- [WHAT TO DO]: Can you return the records below exactly as they stand, but only from the first line through the one with "localparam logic [CFG_IDX_W-1:0] CFG_RAY_START_Y"?

Collected data:

= = =

===== src/design/nrbh_pkg.sv =====
package nrbh_pkg;

    // Q16.8 fixed point
    localparam int FRAC = 8;
    localparam int RW = 24;            // register and result width
    localparam int CW = 25;            // rectangle corner width after scaling
    localparam int DW = 27;            // coordinate difference / multiplier operand
    localparam int PW = 2 * DW;        // product width
    localparam int AW = PW + 2;        // cross-product accumulator width
    localparam int SQ_W = 50;          // sum of squares width
    localparam int SQRT_STEPS = SQ_W / 2;
    localparam int CNT_W = 6;

    localparam int IN_TDATA_W = 56;
    localparam int OUT_TDATA_W = 72;
    localparam int CFG_IDX_W = 3;

    localparam logic [CFG_IDX_W-1:0] CFG_RAY_START_X  = 3'd0;
    localparam logic [CFG_IDX_W-1:0] CFG_RAY_START_Y  = 3'd1;
    localparam logic [CFG_IDX_W-1:0] CFG_RAY_END_X    = 3'd2;
    localparam logic [CFG_IDX_W-1:0] CFG_RAY_END_Y    = 3'd3;
    localparam logic [CFG_IDX_W-1:0] CFG_MAX_DISTANCE = 3'd4;

    localparam logic [RW-1:0] MAX_DISTANCE_RESET = 24'd2560000;

    localparam logic [1:0] KIND_WALL   = 2'd1;
    localparam logic [1:0] KIND_TARGET = 2'd2;

    localparam logic [1:0] EDGE_TOP    = 2'd0;
    localparam logic [1:0] EDGE_LEFT   = 2'd1;
    localparam logic [1:0] EDGE_RIGHT  = 2'd2;
    localparam logic [1:0] EDGE_BOTTOM = 2'd3;

    typedef struct packed {
        logic signed [CW-1:0] l;
        logic signed [CW-1:0] t;
        logic signed [CW-1:0] r;
        logic signed [CW-1:0] b;
        logic                 active;
        logic                 target;
        logic                 last;
    } rect_item_t;

    typedef struct packed {
        logic signed [RW-1:0] start_x;
        logic signed [RW-1:0] start_y;
        logic signed [RW-1:0] end_x;
        logic signed [RW-1:0] end_y;
        logic [RW-1:0]        max_distance;
    } ray_cfg_t;

    typedef enum logic [3:0] {
        ST_IDLE,
        ST_MUL,
        ST_ACC,
        ST_CHECK,
        ST_DIV,
        ST_FIX,
        ST_SQX,
        ST_SQY,
        ST_SQSUM,
        ST_SQRT,
        ST_UPD,
        ST_NEXT,
        ST_DONE,
        ST_EMIT
    } back_state_t;

endpackage


===== src/design/nrbh_queue.sv =====
module nrbh_queue #(
    parameter int DEPTH = 2
) (
    input  logic                 clk,
    input  logic                 rst_n,
    input  logic                 in_valid,
    output logic                 in_ready,
    input  nrbh_pkg::rect_item_t in_item,
    output logic                 out_valid,
    input  logic                 out_ready,
    output nrbh_pkg::rect_item_t out_item
);
    import nrbh_pkg::*;

    localparam int PTR_W = (DEPTH > 1) ? $clog2(DEPTH) : 1;

    rect_item_t       mem_reg [DEPTH];
    logic [PTR_W-1:0] wr_ptr_reg;
    logic [PTR_W-1:0] rd_ptr_reg;
    logic [PTR_W:0]   count_reg;
    logic             push;
    logic             pop;

    assign in_ready  = count_reg != (PTR_W + 1)'(DEPTH);
    assign out_valid = count_reg != '0;
    assign out_item  = mem_reg[rd_ptr_reg];
    assign push      = in_valid && in_ready;
    assign pop       = out_valid && out_ready;

    always_ff @(posedge clk or negedge rst_n)
    begin
        if (!rst_n)
        begin
            wr_ptr_reg <= '0;
            rd_ptr_reg <= '0;
            count_reg  <= '0;
        end
        else
        begin
            if (push)
                wr_ptr_reg <= (wr_ptr_reg == PTR_W'(DEPTH - 1)) ? '0 : wr_ptr_reg + 1'b1;
            if (pop)
                rd_ptr_reg <= (rd_ptr_reg == PTR_W'(DEPTH - 1)) ? '0 : rd_ptr_reg + 1'b1;
            if (push && !pop)
                count_reg <= count_reg + 1'b1;
            else if (pop && !push)
                count_reg <= count_reg - 1'b1;
        end
    end

    always_ff @(posedge clk)
    begin
        if (push)
            mem_reg[wr_ptr_reg] <= in_item;
    end

endmodule


===== config.mk =====
export PLATFORM = sky130hd
export DESIGN_NAME = nrbh_queue
export DESIGN_NICKNAME = d
export VERILOG_FILES = /design/src/design/nrbh_pkg.sv /design/src/design/nrbh_queue.sv
export SDC_FILE = /design/constraint.sdc
export NUM_CORES = 1
export LEC_CHECK = 0
export BUFFER_PORTS_ARGS = -buffer_cell sky130_fd_sc_hd__buf_4
export CAP_MARGIN = 20
export CORE_MARGIN = 5
export CORE_UTILIZATION = 30
export DETAILED_ROUTE_END_ITERATION = 7
export PLACE_DENSITY = 0.51
export SYNTH_ARGS = -nofsm -noshare
export SYNTH_HDL_FRONTEND = slang
export SYNTH_SLANG_ARGS = --single-unit
export TNS_END_PERCENT = 1

===== constraint.sdc =====
create_clock -name clk -period 6.8 [get_ports clk]
set_input_delay 1.02 -clock clk [delete_from_list [all_inputs] [get_ports clk]]
set_output_delay 1.02 -clock clk [all_outputs]
set_load 0.03 [all_outputs]

# [After elaboration in Yosys (flattened, before gate mapping)]
# Memories as Yosys holds them, arrays and structs flattened.
# Cells that the tools add are included.
[classes] add_sub_neg=4 n_eq_ne=1 mux=6 n_reduce_logical=8
[op_table] op="logical AND 1 bit" n=4
[op_table] op="2-to-1 mux 1 bit" n=4
[op_table] op="2-to-1 mux 2 bit" n=2
[op_table] op="nonzero test 2 bit" n=2
[op_table] op="adder 1 bit, second input constant" n=2
[op_table] op="adder 2 x 1 -> 2 bit, second input constant" n=1
[op_table] op="zero test 1 bit" n=2
[op_table] op="inequality test 2 bit, second input constant" n=1
[op_table] op="subtractor 2 x 1 -> 2 bit, second input constant" n=1
[word_totals] ff_bits=4 ram_bits=206 inputBits=107 out_inout_bits=105 elab_cells=23 memories=1
[mem_list] memory="mem_reg" words=2 width=103 read_ports=1 rd_ports_with_merged_regs=0 write_ports=1 line_no="nrbh_queue.sv:17" rtl="rect_item_t mem_reg [DEPTH];"

# [Depth between registers and ports, before layout]
[depth] ltp_word=6 ltp_mapped=7 depth_no_buf=7

# [Least setup slack after synthesis]
# OpenSTA, ideal clock, no wires.
[synth_path] path_type="input to register" start="input in_valid" end="memory mem_reg[0][0] (netlist name), enable pin" setup_time_ps=566 arrival_time_ps=5408 t_required_ps=6234 setup_slack_ps=826 path_stages=2 n_path_buf=0 cell_sequence="nand2_1 > nor2_1"
[synth_via] elab_chain_cells=3
[synth_rtl] item="start: declaration" line_no="nrbh_queue.sv:6" rtl="input logic in_valid,"
[synth_rtl] item="logical AND 1 bit" line_no="nrbh_queue.sv:27" rtl="assign push = in_valid && in_ready;"
[synth_rtl] item="2-to-1 mux 1 bit" line_no="nrbh_queue.sv:53" rtl="if (push)"
[synth_rtl] item="2-to-1 mux 1 bit (implied by the code)" line_no="nrbh_queue.sv:54" rtl="mem_reg[wr_ptr_reg] <= in_item;"
[synth_rtl] item="end: declaration" line_no="nrbh_queue.sv:17"
# Every way passes these cells.

==> impl_metrics.ini <==
[finish]
final_area_um2 = 10570
synthToLayoutAreaGrowth_pct = 34.18
largest_reg_flops = 206
antenna_cells = 0
finalNetCount = 677
drive_above_1_share = 0.6058

[setup_path]
startpoint = rd_ptr_reg$_DFFE_PN0P_
r2r_start = count_reg[0]$_DFFE_PN0P_
crit_slowest_cell = dfrtp_4
critical_path.cell_chain = buf_4 -> mux2_2 -> buf_4
cp.required_ns = 5.78
start_kind = flip-flop
worstPathMaxFanout = 39
critPathArrivalTime_ns = 2.52
critPathCaptureType = output pin
setup.worst_path.class = flip-flop to output pin
cpPeakStageDelay_ns = 0.73
cp_num_buf_inv = 2
cp_common_cell = buf_4
critPathTopFamily = buffers and inverters

[timing]
finalSetupTns_ns = 0
finalSetupViolCount = 0
final_max_slew_viol_count = 0
final_hold_viol_count = 0
post-route-period-util = 0.5200
timing.final.crit_period_ns = 3.536
clock-skew-final_ns = 0.007787
max_clock_freq_mhz = 282.8
rsz0062_at_grt = false
max_slew.worst_pin.slew_ns = 0.7762
slew_headroom = 0.4825

[floorplanning]
num_rows = 59
fp.dieH_um = 172.1
core_area_um2 = 25980
die_w_um = 172.1
pin_count = 212
die_area_um2 = 29600
initial_core_util = 0.3032

[cts]
clkSlewWorstSetupHoldPaths_ns = 0.06
cts_resized = 0
clkLatencyLatePin_ns = 0.50
cts_tree = built
cts-buffers-inserted = 24
clockRootBuffer = clkbuf_16
clk_path_buf_depth = 3
ctsHoldBuffers = 0
cts_max_level = 1
clkSinkCount = 210
post_cts_buffers = 0

[power_and_ir_drop]
p_total_mw = 4.975
vdd_drop_max_mv = 0.4430
leakage_nw = 4.074
powerDensity_nw_per_um2 = 470.6

[flow_run]
drv_cap = 0

[outcome]
status = completed

[global_routing]
grt_antenna_before_repair = 0
grt_usage = 0.1016
grt-ovfl-total = 0
grt_start_max_net_pins = 67
grt_pass1_vias = 4210
grt_pass1_wl_mm = 23.29

[placed_design]
place_area_um2 = 9814
gp_congestion = 0.7317
hpwlAfterDp_mm = 10.73
io_buffers = 211

[synthesis]
yosys.cell_types.count = 16
synthesis.nets = 447
synth_area_um2 = 7879
avgSynthCellArea_um2 = 23.24
yosysSeqAreaShare = 0.7978
yosysTopAreaCell = edfxtp_1
yosysWarnings = 0
yosysTopAreaCellShare = 0.7851
synth_area_leaders = edfxtp_1, mux2_4, mux2_2, dfrtp_1, buf_6
syn_inst = 339
synth-seq-cells = 210

[routing]
wl_per_cell_um = 17.24
wl_mm = 15.88
drtIter0Drc = 232
drt_first_pass_iters = 4
final_antenna_net_count = 0
drc = 0
vias = 3914
via_per_inst = 4.250

[worst_hold_path]
hold_path_class = input pin to asynchronous set/reset pin
layout make-up:
type	instances	area, um^2
fill	2343	15410
sequential	210	6290
timing repair buffer	216	1642
multi-input combinational	116	1488
clock buffer	29	640.6
tap	335	419.2
clock inverter	14	88.84
inverter	1	3.754
cell families (layout without fill, tap and decap cells):
family | after synthesis | count (layout) | share of synthesized area
muxes | 103 | 103 | 0.1758
and+or+nand+nor | 7 | 7 | 0.004290
adders and majority gates | 1 | 1 | 0.001588
buffers and inverters | 13 | 260 | 0.01493
xor gates and xnor gates | 5 | 5 | 0.005559
DFF | 210 | 210 | 0.7978
synthesized netlist by cell type:
cell type and n:
xor2_1 2, buf_6 7, nor2_1 2, mux2_2 43, buf_8 1, xnor2_1 3, inv_1 1, or2_2 1
nand2b_1 1, nand2_1 2, edfxtp_1 206, mux2_4 60, ha_1 1, and3_1 1, buf_2 4, dfrtp_1 4
power breakdown:
group | internal (mW) | switching [mW] | total, mW
clock | 0.703 | 0.470 | 1.17
sequential | 1.78 | 0.108 | 1.88
combinational | 0.817 | 1.10 | 1.92
stage by stage:
step	setup WS [ns]	util	cells	hold slack, ns
detailed placement	3.262	0.3777	877	0.4921
global placement	3.295	0.3777	877	0.4760
finish	3.264	0.4068	921	0.3073
global route	3.138	0.4068	921	0.2794
floorplan	0.8263	-	339	0.4559
CTS	2.695	0.4058	920	0.2720
layer usage:
| metal | track usage | routed length, um | vias to the layer above |
|---|---|---|---|
| li1 | - | - | 1810 |
| met5 | 0 | 0 | - |
| met4 | 0.02905 | 308 | 0 |
| met2 | 0.1677 | 7422 | 153 |
| met3 | 0.03589 | 1428 | 23 |
| met1 | 0.1270 | 6722 | 1928 |
cell usage in the layout, fill, tap and decap left out:
| master | instances |
|---|---|
| bufinv_16 | 1 |
| clkinv_1 | 7 |
| clkbuf_1 | 4 |
| and3_4 | 1 |
| buf_4 | 215 |
| mux2_2 | 43 |
| clkinvlp_4 | 1 |
| inv_1 | 1 |
| dfrtp_1 | 3 |
| nor2_1 | 1 |
| nand2b_1 | 1 |
| buf_16 | 1 |
| or2_2 | 1 |
| dfrtp_4 | 1 |
| xnor2_1 | 3 |
| clkinv_2 | 5 |
| nand2_1 | 2 |
| ha_1 | 1 |
| nor2_4 | 1 |
| xor2_1 | 2 |
| edfxtp_1 | 206 |
| clkbuf_16 | 25 |
| mux2_4 | 60 |
worst paths after layout:
kind,end,slack [ns],depth (start not counted)
min reg2reg,count_reg[1]$_DFFE_PN0P_,0.50,1
min,count_reg[0]$_DFFE_PN0P_,0.31,1
max in group asynchronous,rd_ptr_reg$_DFFE_PN0P_,6.38,1
max,out_item[100],3.26,3
max reg2reg,mem_reg[1][74]$_DFFE_PP_,4.39,3
min in group clk,count_reg[1]$_DFFE_PN0P_,0.50,1
No activity file was read; power rests on OpenSTA's default activity.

= = =

- [WRITTEN ANSWER]:
===== src/design/nrbh_pkg.sv =====
package nrbh_pkg;

    // Q16.8 fixed point
    localparam int FRAC = 8;
    localparam int RW = 24;            // register and result width
    localparam int CW = 25;            // rectangle corner width after scaling
    localparam int DW = 27;            // coordinate difference / multiplier operand
    localparam int PW = 2 * DW;        // product width
    localparam int AW = PW + 2;        // cross-product accumulator width
    localparam int SQ_W = 50;          // sum of squares width
    localparam int SQRT_STEPS = SQ_W / 2;
    localparam int CNT_W = 6;

    localparam int IN_TDATA_W = 56;
    localparam int OUT_TDATA_W = 72;
    localparam int CFG_IDX_W = 3;

    localparam logic [CFG_IDX_W-1:0] CFG_RAY_START_X  = 3'd0;
    localparam logic [CFG_IDX_W-1:0] CFG_RAY_START_Y  = 3'd1;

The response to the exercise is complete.